Mike instantly saw the truth in Levi's earlier words. The skin around Erwin's eye was already bruised. It was dark red and swollen. "Are you sure I can come in?" asked Erwin, hesitating on the threshold.

"Yeah, I'm sure."

"That's a relief. I thought I might be persona non grata around here."

"No, you're persona grata--" Mike didn't know Latin, and he paused. "Wait, is that right?"

Erwin neither affirmed nor corrected his Latin. He just laughed. "Good, I'm glad. I missed you."

"You saw me yesterday." Mike refrained from mentioning what they'd done when they saw each other yesterday. Everyone was bent on insisting he wasn't responsible for his actions, but he'd known Erwin was in a relationship, and he was aware that you shouldn't fool around with someone in a relationship. He'd been in the wrong. He didn't care if no one else thought so. He could be stubborn, too.

"Yesterday was a long time ago, so I had ample time to miss you. Besides, I felt like an asshole."

Mike didn't need to ask why he'd felt that way. He nodded toward the bruise on Erwin's face. "I'm sorry about that."
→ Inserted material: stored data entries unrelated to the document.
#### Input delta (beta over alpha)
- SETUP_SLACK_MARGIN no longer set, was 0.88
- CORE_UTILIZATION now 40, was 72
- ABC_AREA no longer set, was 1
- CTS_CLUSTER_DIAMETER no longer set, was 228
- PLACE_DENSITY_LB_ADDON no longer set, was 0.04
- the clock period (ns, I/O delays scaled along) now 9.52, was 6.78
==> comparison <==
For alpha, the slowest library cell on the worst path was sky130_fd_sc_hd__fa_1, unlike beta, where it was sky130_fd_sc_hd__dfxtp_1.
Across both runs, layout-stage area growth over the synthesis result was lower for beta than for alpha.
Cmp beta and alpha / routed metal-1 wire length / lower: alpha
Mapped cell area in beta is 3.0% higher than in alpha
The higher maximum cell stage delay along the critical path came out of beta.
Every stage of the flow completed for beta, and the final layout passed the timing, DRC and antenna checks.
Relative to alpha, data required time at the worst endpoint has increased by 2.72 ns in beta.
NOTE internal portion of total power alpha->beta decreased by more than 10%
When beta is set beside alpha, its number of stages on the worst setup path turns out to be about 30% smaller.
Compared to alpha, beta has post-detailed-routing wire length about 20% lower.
== raven ==
// labyrinth_car
module labyrinth_car
(
	input  		 clk	,
	input  		 rst	,	 
	input  		 echoR,
	input  		 echoL,
	input  		 echoM,
	output 		 trigR,	 
	output 		 trigL,
	output 		 trigM,
	output 		 Tx	,
	output [3:0] motors_PWM,
	output 		 led,
	output 		 buzzer
);
clock: 4.35 ns
lec_check: 0
cap_margin: 20
cell_pad_in_sites_detail_placement: 0
core_margin: 4
core_utilization: 68
cts_cluster_size: 26
gpl_routability_driven: 1
min_routing_layer: met1
setup_slack_margin: -0.4
slew_margin: 10
run.sh (not shown) runs the stock make flow with config.mk's settings and CLKGATE_MAP_FILE=.
From the logs: raven reached the end of the flow and failed the layout checks with negative setup slack.
==> harbor: inputs <==
// IOTDF
module IOTDF( clk, rst, in_en, iot_in, fn_sel, busy, valid, iot_out);
input          clk;
input          rst;
input          in_en;
input  [7:0]   iot_in;
input  [2:0]   fn_sel;
output         busy;
output         valid;
output [127:0] iot_out;
localparam ENCRYPT = 1, DECRYPT = 2, CRC_GEN = 3, TOP2MAX = 4, LAST2MIN = 5;
localparam FUNC_LEFT_1 = 0, FUNC_LEFT_2 = 1, FUNC_RIGHT_1 = 2, FUNC_RIGHT_2 = 3, FUNC_KEEP = 4;
reg [3:0]cnt_read_r, cnt_read_w;  
reg [2:0]cnt_round_r, cnt_round_w;  
reg [1:0]start_output_flag_r, start_output_flag_w;  
reg [2:0] fn_sel_r;
wire [2:0]fn_sel_w = fn_sel;
reg [127:0]iot_in_r, iot_in_w;
reg valid_r;
reg [127:0]iot_out1_r, iot_out1_w;
reg [127:0]iot_out2_r, iot_out2_w;
wire [63:0]IP_out;
wire [31:0]IP_out_L, IP_out_R;
wire [63:0]FP_in, FP_out;
wire [31:0]XOR_out, XOR_in1, XOR_in2;
reg [31:0]MUX_out1_63_32, MUX_out1_31_0;
wire [63:0]MUX_out1_127_64;
wire [55:0]MUX_sub_key_gen_in;
reg [2:0]sub_key_gen_func;
wire [55:0]PC1_out;
wire [47:0]KEY;
wire [55:0]KEY_before_PC2_w, KEY_before_PC2_r;  
wire [2:0]CRC_remainder;
reg [10:0]crc_dividend_in;
reg [127:0]crc_iot_out1_w;
reg Is_in_biggerthan_out1_r, Is_in_biggerthan_out1_w;  
reg Is_in_biggerthan_out2_r, Is_in_biggerthan_out2_w;  
wire Is_in_biggerthan_out1_8b, Is_in_biggerthan_out2_8b;  
wire Is_in_equal_out1_8b, Is_in_equal_out2_8b;  
reg [7:0]cmp_in_in, cmp_in_out1, cmp_in_out2;  
assign busy = 0;
assign valid = valid_r; 
assign iot_out = ((fn_sel_r==TOP2MAX || fn_sel_r==LAST2MIN) && cnt_read_r==1)? iot_out1_r:iot_out2_r;  
always@(*)begin
	cnt_read_w = (in_en)?cnt_read_r + 1'b1:cnt_read_r;
end
always@(posedge clk or posedge rst)begin
	if(rst) cnt_read_r <= 0;
	else cnt_read_r <= cnt_read_w;
end
always@(*)begin
	cnt_round_w = (cnt_read_r==15)? cnt_round_r + 1'b1:cnt_round_r;
end
always@(posedge clk or posedge rst)begin
	if(rst) cnt_round_r <= 0;
	else cnt_round_r <= cnt_round_w;
end
always@(*)begin
  ...
Settings: LEC_CHECK=0, ABC_AREA=0, CAP_MARGIN=0, CELL_PAD_IN_SITES_DETAIL_PLACEMENT=0, CORE_ASPECT_RATIO=1.92, CORE_MARGIN=2, CORE_UTILIZATION=40, HOLD_SLACK_MARGIN=-0.06, MAX_ROUTING_LAYER=met4, PLACE_DENSITY_LB_ADDON=0.04, SETUP_SLACK_MARGIN=0.84, SLEW_MARGIN=20, TNS_END_PERCENT=75; clock period 3.44 ns.
run.sh (not shown) runs the stock make flow with config.mk's settings and CLKGATE_MAP_FILE=.
==> inputs of cedar, as changes to harbor <==
Settings changed: ABC_AREA 0 to not set, CAP_MARGIN 0 to 20, CELL_PAD_IN_SITES_DETAIL_PLACEMENT 0 to not set, CORE_ASPECT_RATIO 1.92 to not set, CORE_UTILIZATION 40 to 66, CTS_CLUSTER_DIAMETER set to 314, CTS_CLUSTER_SIZE set to 41, HOLD_SLACK_MARGIN -0.06 to not set, MAX_ROUTING_LAYER met4 to not set, PLACE_DENSITY_LB_ADDON 0.04 to not set, SETUP_SLACK_MARGIN 0.84 to not set, TNS_END_PERCENT 75 to not set.
==> flow/constraint.sdc (replaced) <==
create_clock -name core_clock -period 4.15 [get_ports {clk}]
set_input_delay 0.8300 -clock core_clock [delete_from_list [all_inputs] [get_ports {clk}]]
set_output_delay 0.8300 -clock core_clock [all_outputs]
set_load 0.01 [all_outputs]
==> inputs of ember, as changes to harbor <==
Settings changed: CORE_UTILIZATION 40 to 61, CTS_CLUSTER_DIAMETER set to 302, PLACE_DENSITY_LB_ADDON 0.04 to not set, SETUP_SLACK_MARGIN 0.84 to not set.
==> flow/constraint.sdc (replaced) <==
create_clock -name core_clock -period 1.48 [get_ports {clk}]
set_input_delay 0.2960 -clock core_clock [delete_from_list [all_inputs] [get_ports {clk}]]
set_output_delay 0.2960 -clock core_clock [all_outputs]
set_load 0.01 [all_outputs]
==> inputs of garnet, as changes to harbor <==
Settings changed: CORE_ASPECT_RATIO 1.92 to 0.91, CORE_UTILIZATION 40 to 50, PLACE_DENSITY set to 0.51, PLACE_DENSITY_LB_ADDON 0.04 to not set, SETUP_SLACK_MARGIN 0.84 to 0.93.
==> flow/constraint.sdc (replaced) <==
create_clock -name core_clock -period 3.34 [get_ports {clk}]
set_input_delay 0.6680 -clock core_clock [delete_from_list [all_inputs] [get_ports {clk}]]
set_output_delay 0.6680 -clock core_clock [all_outputs]
set_load 0.01 [all_outputs]
==> results <==
                                                          ember                    garnet           cedar          harbor
Run status                                         did not finish  finished with violations  did not finish  did not finish
Failing step                                       global routing                         -  global routing  global routing
Reasons for failing layout checks                               -              setup timing               -               -
Count leader, synth                                      edfxtp_1                  edfxtp_1        edfxtp_1        edfxtp_1
RePlAce Congestion                                           1.53                      1.23            1.43            1.25
Clock Tree Root                                         clkbuf_16                 clkbuf_16       clkbuf_16       clkbuf_16
Pre-CTS WS                                               -3.35 ns                  -1.69 ns       -0.611 ns        -1.81 ns
Buffers inserted by post-CTS timing repair                     15                        26              32              18
Placed insts                                                4,777                     4,694           4,202           5,015
Total cell area at the placement stage                41,600 um^2               39,900 um^2     36,700 um^2     41,000 um^2
Overall die height                                         317 um                    242 um          221 um          391 um
Die area                                              53,100 um^2               64,400 um^2     49,000 um^2     80,400 um^2
Max H-tree Level                                                2                         2               1               2
FP Rows                                                       114                        87              79             142
Floorplan utilization                                       61.8%                     50.5%           66.9%           40.2%
Horizontal extent of the die                               167 um                    266 um          221 um          206 um
Core area                                             50,500 um^2               61,800 um^2     46,700 um^2     77,600 um^2
Post-cts resize count                                          52                        98              96              87
Post-DP HPWL                                           146,000 um                145,000 um      126,000 um      184,000 um
Maximum number of buffers from clock root to sink               3                         3               3               3
Number of buffers created by CTS                               37                        47              13              41
Design SimpleCPU, start of the top module:
module SimpleCPU(clk, rst, data_fromRAM, wrEn, addr_toRAM, data_toRAM, pCounter);
parameter SIZE = 10;
input clk, rst;
input wire [31:0] data_fromRAM;
output reg wrEn;
output reg [SIZE-1:0] addr_toRAM;
output reg [31:0] data_toRAM;
output reg [SIZE-1:0] pCounter;
reg [ 3:0] opcode, opcodeNext;
reg [13:0] operand1, operand2, operand1Next, operand2Next;
reg [SIZE-1:0]   pCounterNext;
reg [31:0] num1, num2, num1Next, num2Next;
reg [ 3:0] state, stateNext;
always @(posedge clk)begin
	state    <= stateNext;
	pCounter <= pCounterNext;
	opcode   <= opcodeNext;
	operand1 <= operand1Next;
	operand2 <= operand2Next;
	num1     <= num1Next;
	num2     <= num2Next;
end
always @*begin
	stateNext    = state;
	pCounterNext = pCounter;
	opcodeNext   = opcode;
	operand1Next = operand1;
	operand2Next = operand2;
	num1Next     = num1;
	num2Next     = num2;
	addr_toRAM   = 0;
	wrEn         = 0;
	data_toRAM   = 0;
if(rst)
	begin
	stateNext    = 0;
	pCounterNext = 0;
	opcodeNext   = 0;
	operand1Next = 0;
	operand2Next = 0;
	num1Next     = 0;
	num2Next     = 0;
	addr_toRAM   = 0;
	wrEn         = 0;
	data_toRAM   = 0;
	end
else 
	case(state)                       
		0: begin											 
			pCounterNext = pCounter;
			opcodeNext   = opcode;
			operand1Next = 0;
			operand2Next = 0;
			addr_toRAM   = pCounter;
			num2Next     = 0;
			wrEn         = 0;
			data_toRAM   = 0;
			stateNext    = 1;
		end 
		1:begin                    
			pCounterNext = pCounter;
			opcodeNext   = {data_fromRAM[28], data_fromRAM[31:29]};
  ...
make LEC_CHECK=0 CAP_MARGIN=20 CORE_MARGIN=2 CORE_UTILIZATION=65 CTS_CLUSTER_DIAMETER=336 SETUP_SLACK_MARGIN=-0.79 SLEW_MARGIN=20 TNS_END_PERCENT=5 finish   # period 10.9 ns
run.sh (not shown) runs the stock make flow with config.mk's settings and CLKGATE_MAP_FILE=.
The first run failed in 5_1_grt with GRT-0232.
Then changed:
- CORE_UTILIZATION: 65 -> 61
- CTS_CLUSTER_DIAMETER: 336 -> unset
Now the flow produced a layout that fails on max-capacitance violations, max-slew violations, negative setup slack.
Synthesized area is unchanged.
Synthesized cell count is unchanged.
Die size went up by a few percent.
Then changed:
- CORE_UTILIZATION: 61 -> 65
- CTS_CLUSTER_DIAMETER: unset -> 334
- TNS_END_PERCENT: 5 -> unset
What happened: The new run never finished: it broke off in 5_1_grt; area after synthesis stays the same; die size goes down by a few percent; synthesized cell count is unchanged.
Then changed:
- CORE_UTILIZATION: 65 -> 61
- CTS_CLUSTER_DIAMETER: 334 -> unset
- SETUP_SLACK_MARGIN: -0.79 -> -0.95
- clock period: 10.9 -> 9.79 ns (I/O delays scaled with it)
The changed run finished but failed the layout checks on negative setup slack.
Synthesized area stays the same.
Die area rose by about 6.5%.
Synthesized cell count stays the same.


The RTL this note starts from:
==> flow/design.v <==
`timescale 1ns / 1ps
module SimpleCPU(clk, rst, data_fromRAM, wrEn, addr_toRAM, data_toRAM, pCounter);
parameter SIZE = 10;
input clk, rst;
input wire [31:0] data_fromRAM;
output reg wrEn;
output reg [SIZE-1:0] addr_toRAM;
output reg [31:0] data_toRAM;
output reg [SIZE-1:0] pCounter;
reg [ 3:0] opcode, opcodeNext;
reg [13:0] operand1, operand2, operand1Next, operand2Next;
reg [SIZE-1:0]   pCounterNext;
reg [31:0] num1, num2, num1Next, num2Next;
reg [ 3:0] state, stateNext;
always @(posedge clk)begin
	state    <= stateNext;
	pCounter <= pCounterNext;
	opcode   <= opcodeNext;
	operand1 <= operand1Next;
	operand2 <= operand2Next;
	num1     <= num1Next;
	num2     <= num2Next;
end
always @*begin
	stateNext    = state;
	pCounterNext = pCounter;
	opcodeNext   = opcode;
	operand1Next = operand1;
	operand2Next = operand2;
	num1Next     = num1;
	num2Next     = num2;
	addr_toRAM   = 0;
	wrEn         = 0;
	data_toRAM   = 0;
if(rst)
	begin
	stateNext    = 0;
	pCounterNext = 0;
	opcodeNext   = 0;
	operand1Next = 0;
	operand2Next = 0;
	num1Next     = 0;
	num2Next     = 0;
	addr_toRAM   = 0;
	wrEn         = 0;
	data_toRAM   = 0;
	end
else 
	case(state)                       
		0: begin											 
			pCounterNext = pCounter;
			opcodeNext   = opcode;
			operand1Next = 0;
			operand2Next = 0;
			addr_toRAM   = pCounter;
			num2Next     = 0;
			wrEn         = 0;
			data_toRAM   = 0;
			stateNext    = 1;
		end 
		1:begin                    
			pCounterNext = pCounter;
			opcodeNext   = {data_fromRAM[28], data_fromRAM[31:29]};
			operand1Next = data_fromRAM[27:14];
			operand2Next = data_fromRAM[13:0];
			addr_toRAM   = operand1Next;
			num1Next     = data_fromRAM;
			wrEn         = 0;
			data_toRAM   = 0;
			if( {data_fromRAM[28], data_fromRAM[31:29]} == 4'b0101 ) 	begin
				stateNext = 5;
				addr_toRAM = data_fromRAM[13:0];
				num1Next = operand1;
			end
			else if( {data_fromRAM[28], data_fromRAM[31:29]} == 4'b1101 ) 	begin
				stateNext = 6;
				addr_toRAM = data_fromRAM[27:14];
				num1Next = operand1;
			end
			else if(data_fromRAM[28] == 0 )  
				stateNext = 2;  
			else 
				stateNext = 3;
		end
		2: begin          
			pCounterNext = pCounter;
			opcodeNext   = opcode;
			operand1Next = operand1;
			operand2Next = operand2;
			addr_toRAM   = operand2;
			num1Next     = data_fromRAM;
			wrEn         = 0;
			data_toRAM   = operand2;
			stateNext = 3;
		end
		3: begin            
			pCounterNext = pCounter + 1;
			opcodeNext = opcode;
			operand1Next = operand1;
			operand2Next = operand2;
			addr_toRAM = operand1;
			num1Next = num1;
			wrEn = 1;
			stateNext = 0;
			case(opcode)                       
				4'b0000: data_toRAM = num1Next + data_fromRAM;  
				4'b1000: data_toRAM = data_fromRAM + operand2;  
				4'b0001: data_toRAM = ~(num1Next & data_fromRAM);  
				4'b1001: data_toRAM = ~(data_fromRAM & operand2);  
				4'b0010: begin 
					if(data_fromRAM < 32)
						data_toRAM = num1 >> data_fromRAM; 
					else
						data_toRAM = num1 << (data_fromRAM - 32); 
				end
				4'b1010: begin 
					if(operand2 < 32)
						data_toRAM = data_fromRAM >> operand2; 
					else
						data_toRAM = data_fromRAM << (operand2 - 32); 
				end
				4'b0011: data_toRAM = num1Next < data_fromRAM;  
				4'b1011: data_toRAM = data_fromRAM < operand2;  
				4'b0100: data_toRAM = data_fromRAM;  
				4'b1100: data_toRAM = operand2;  
				4'b0101: begin 
					data_toRAM = data_fromRAM;
					addr_toRAM = operand1;
					wrEn = 1;
				end
				4'b1101: begin  
					num2Next = data_fromRAM;
					addr_toRAM = num2;
					data_toRAM = data_fromRAM;
					wrEn = 1;
				end
				4'b0110: begin  
					if(data_fromRAM == 0)
						pCounterNext = num1;
					else
						pCounterNext = pCounter + 1;
					wrEn = 0;
				end
				4'b1110: begin
					pCounterNext = data_fromRAM + operand2;  
					wrEn = 0;
				end
				4'b0111: data_toRAM = num1Next * data_fromRAM;  
				4'b1111: data_toRAM = data_fromRAM * operand2;  
			endcase 
		end
		4:begin                    
			pCounterNext = pCounter + 1;
			opcodeNext   = 4'b0100;
			operand1Next = operand1;
			operand2Next = operand2;
			data_toRAM	 = num2;
			wrEn         = 1; 
			stateNext 	 = 0; 
			if(opcode == 4'b0101)
				addr_toRAM   = operand1;
			else if (opcode == 4'b1101)
				addr_toRAM   = num1 ;
		end
		5: begin      
			pCounterNext = pCounter;
			opcodeNext   = opcode;
			operand1Next = operand1;
			operand2Next = operand2;
			addr_toRAM   = data_fromRAM;
			num1Next     = data_fromRAM;
			wrEn         = 0;
			data_toRAM   = operand2;
			stateNext = 3;
		end
		6: begin      
			pCounterNext = pCounter;
			opcodeNext   = opcode;
			operand1Next = operand1;
			operand2Next = operand2;
			addr_toRAM   = data_fromRAM;
			num1Next     = data_fromRAM;
			num2Next     = data_fromRAM;
			wrEn         = 0;
			data_toRAM   = operand2;
			stateNext = 2;
		end
		default: begin
			stateNext    = 0;
			pCounterNext = 0;
			opcodeNext   = 0;
			operand1Next = 0;
			operand2Next = 0;
			num1Next     = 0;
			num2Next     = 0;
			addr_toRAM   = 0;
			wrEn         = 0;
			data_toRAM   = 0;
		end
	endcase
end
endmodule
clock: 7.64 ns
lec_check: 0
cap_margin: 10
core_margin: 2
core_utilization: 72
cts_cluster_diameter: 105
cts_cluster_size: 57
max_routing_layer: met4
place_density_lb_addon: 0.01
setup_slack_margin: 2.17
slew_margin: 20
The starting point died in global routing (5_1_grt), error GRT-0116.
==> next run, changes <==
==> flow/config.mk (replaced) <==
export PLATFORM = sky130hd
export DESIGN_NAME = SimpleCPU
export DESIGN_NICKNAME = SimpleCPU
export VERILOG_FILES = /design/flow/design.v
export SDC_FILE = /design/flow/constraint.sdc
export NUM_CORES = 4
export LEC_CHECK = 0
export ABC_AREA = 1
export CAP_MARGIN = 20
export CORE_MARGIN = 2
export CORE_UTILIZATION = 72
export CTS_CLUSTER_SIZE = 21
export PLACE_DENSITY = 0.4
export SETUP_SLACK_MARGIN = 0.39
export SLEW_MARGIN = 20
==> flow/constraint.sdc (replaced) <==
create_clock -name core_clock -period 3.6 [get_ports {clk}]
set_input_delay 0.7200 -clock core_clock [delete_from_list [all_inputs] [get_ports {clk}]]
set_output_delay 0.7200 -clock core_clock [all_outputs]
set_load 0.01 [all_outputs]
The changed run stopped in clock tree synthesis (4_1_cts), error DPL-0033.
Synthesized area rose by 4.6%.
Die size rose by about 4.5%.
Synthesized cell count rose by 23%.
==> next run, changes <==
==> flow/config.mk (replaced) <==
export PLATFORM = sky130hd
export DESIGN_NAME = SimpleCPU
export DESIGN_NICKNAME = SimpleCPU
export VERILOG_FILES = /design/flow/design.v
export SDC_FILE = /design/flow/constraint.sdc
export NUM_CORES = 4
export LEC_CHECK = 0
export CAP_MARGIN = 20
export CORE_MARGIN = 2
export CORE_UTILIZATION = 61
export SETUP_SLACK_MARGIN = 3.34
export SLEW_MARGIN = 20
export TNS_END_PERCENT = 5
==> flow/constraint.sdc (replaced) <==
create_clock -name core_clock -period 11.5 [get_ports {clk}]
set_input_delay 2.3000 -clock core_clock [delete_from_list [all_inputs] [get_ports {clk}]]
set_output_delay 2.3000 -clock core_clock [all_outputs]
set_load 0.01 [all_outputs]
Result:
- The changed run aborted during global routing (5_1_grt)
- area after synthesis went down by about 4.4%
- die size went up by 13%
- synthesized cell count went down by 19%
==> next run, changes <==
--- a/flow/config.mk
+++ b/flow/config.mk
@@ -8,6 +8,4 @@
 export CAP_MARGIN = 20
 export CORE_MARGIN = 2
-export CORE_UTILIZATION = 61
-export SETUP_SLACK_MARGIN = 3.34
+export CORE_UTILIZATION = 40
 export SLEW_MARGIN = 20
-export TNS_END_PERCENT = 5
==> flow/constraint.sdc (replaced) <==
create_clock -name core_clock -period 14.0 [get_ports {clk}]
set_input_delay 2.8000 -clock core_clock [delete_from_list [all_inputs] [get_ports {clk}]]
set_output_delay 2.8000 -clock core_clock [all_outputs]
set_load 0.01 [all_outputs]
The new run finished with timing, DRC and antenna clean.
Die size is higher by 52%.
Synthesized area does not change.
Synthesized cell count does not change.
==> next run, changes <==
--- a/flow/config.mk
+++ b/flow/config.mk
@@ -8,4 +8,5 @@
 export CAP_MARGIN = 20
 export CORE_MARGIN = 2
-export CORE_UTILIZATION = 40
+export CORE_UTILIZATION = 60
+export SETUP_SLACK_MARGIN = 3.2
 export SLEW_MARGIN = 20
==> flow/constraint.sdc (replaced) <==
create_clock -name core_clock -period 10.9 [get_ports {clk}]
set_input_delay 2.1800 -clock core_clock [delete_from_list [all_inputs] [get_ports {clk}]]
set_output_delay 2.1800 -clock core_clock [all_outputs]
set_load 0.01 [all_outputs]
After rerunning:
- The new run ended with an error in global routing (5_1_grt)
- synthesized cell count is unchanged
- die size is lower by about 33%
- area after synthesis is unchanged
==> build 16: inputs <==
==> flow/design.v <==
module control_unit(
    input clk, rst,
    output reg a_sel, b_sel, PP1_CE, PP2_CE, add, PR_CE, PI_CE
);
    parameter S1 = 3'b001,
              S2 = 3'b010,
              S3 = 3'b011,
              S4 = 3'b100,
              S5 = 3'b101;
    reg [2:0] state, next;
    always @(posedge clk or posedge rst) begin
        if (rst)
            state <= S1;
        else
            state <= next;
    end
    always @(*) begin
        next = S1;
        PP1_CE = 0;
        PP2_CE = 0;
        add = 0;
        PR_CE = 0;
        PI_CE = 0;
        a_sel = 0;
        b_sel = 0;
        case (state) 
            S1: begin
					if(!rst)
                next = S2;
                PP1_CE = 1;
            end
            S2: begin
                next = S3;
                a_sel = 1;
                b_sel = 1;					 
                PP2_CE = 1;
            end
            S3: begin
                next = S4;
                b_sel = 1;
                PP1_CE = 1;					
                add = 1;
                PR_CE = 1;
            end
            S4: begin
                next = S5;
                a_sel = 1;
                PP2_CE = 1;
            end
            S5: begin
                next = S1;
                PI_CE = 1;
            end
        endcase
    end
endmodule
module datapath(
    input clk, rst,
    input a_sel, b_sel, PP1_CE, PP2_CE, add, PR_CE, PI_CE,
    input [11:0] ar, ai, br, bi,
    output reg [23:0] Pr, Pi
);
    wire [11:0] a_mux, b_mux;
    reg [23:0] PP1, PP2, PPs;
    wire [23:0] pro;
    assign a_mux = a_sel ? ai : ar;
    assign b_mux = b_sel ? bi : br;
    assign pro = a_mux * b_mux;  
    always @(posedge clk or posedge rst) begin
        if (rst) begin
            PP1 <= 0;
            PP2 <= 0;
        end else begin
            if (PP1_CE) 
                PP1 <= pro;
            if (PP2_CE) 
                PP2 <= pro;
        end
    end
    always @(*) begin
        if (!add)
            PPs = PP1 + PP2;
        else
            PPs = PP1 - PP2;
    end
    always @(posedge clk or posedge rst) begin
        if (rst) begin
            Pr <= 0;
            Pi <= 0;
        end else begin
            if (PR_CE) 
                Pr <= PPs;
            if (PI_CE) 
                Pi <= PPs;
        end
    end
endmodule
File: flow/run.sh
#!/bin/bash
# the make line also repeats each setting of config.mk as NAME=value (left out here)
make -C /OpenROAD-flow-scripts/flow DESIGN_CONFIG=/design/flow/config.mk WORK_HOME=/design/flow/orfs CLKGATE_MAP_FILE= finish
File: flow/config.mk
export PLATFORM = sky130hd
export DESIGN_NAME = fpadd
export DESIGN_NICKNAME = fpadd
export VERILOG_FILES = /design/flow/design.v
export SDC_FILE = /design/flow/constraint.sdc
export NUM_CORES = 4
export LEC_CHECK = 0
export ABC_AREA = 0
export CAP_MARGIN = 40
export CORE_MARGIN = 2
export CORE_UTILIZATION = 26
export CTS_CLUSTER_DIAMETER = 337
export GPL_ROUTABILITY_DRIVEN = 0
export GPL_TIMING_DRIVEN = 0
export PLACE_DENSITY_LB_ADDON = 0.12
export SLEW_MARGIN = 20
export TNS_END_PERCENT = 65
File: flow/constraint.sdc
create_clock -name core_clock -period 3.17 [get_ports {clk}]
set_input_delay 0.6340 -clock core_clock [delete_from_list [all_inputs] [get_ports {clk}]]
set_output_delay 0.6340 -clock core_clock [all_outputs]
set_load 0.01 [all_outputs]
`timescale 1ns / 1ps
module operatorremainder(
    input [35:0] n,
    output reg is_multiple
);
	parameter DIVISOR = 20000;
	reg [35:0] temp;
	reg [35:0] quotient;
	reg [35:0] remainder;
	integer i;
	always @(*) begin
        temp = n;
        quotient = 0;
        remainder = 0;
        for (i = 35; i >= 0; i = i - 1) begin
            quotient = (quotient << 1) | (temp[i] ? 1'b1 : 1'b0);
            if (quotient >= DIVISOR) begin
                quotient = quotient - DIVISOR;
                remainder = (remainder << 1) | 1'b1;
            end else begin
                remainder = (remainder << 1);
            end
        end
        is_multiple = (quotient == 0);
    end
endmodule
"It's not the first time I've been hit by a cop, and it won't be the last. I'll accept your apology on the day when you throw a punch at me."

"I'd never do that, Erwin."

"I know. That's my point. There's no need to apologize." He smiled, oddly amused for someone who'd been punched in the face. "Nile's been upset with me for a long time. Maybe it's done him some good to express it."

"But still--"

"It was almost touching. He was defending your honor. Not that he'd put it like that himself."

Mike reddened. "Erwin--" He could state things in the most embarrassing ways. Him and his weird jokes.

"I'm not upset with Nile. In some ways, he's been right to be angry. I left him behind. But I had to go. I couldn't stay here."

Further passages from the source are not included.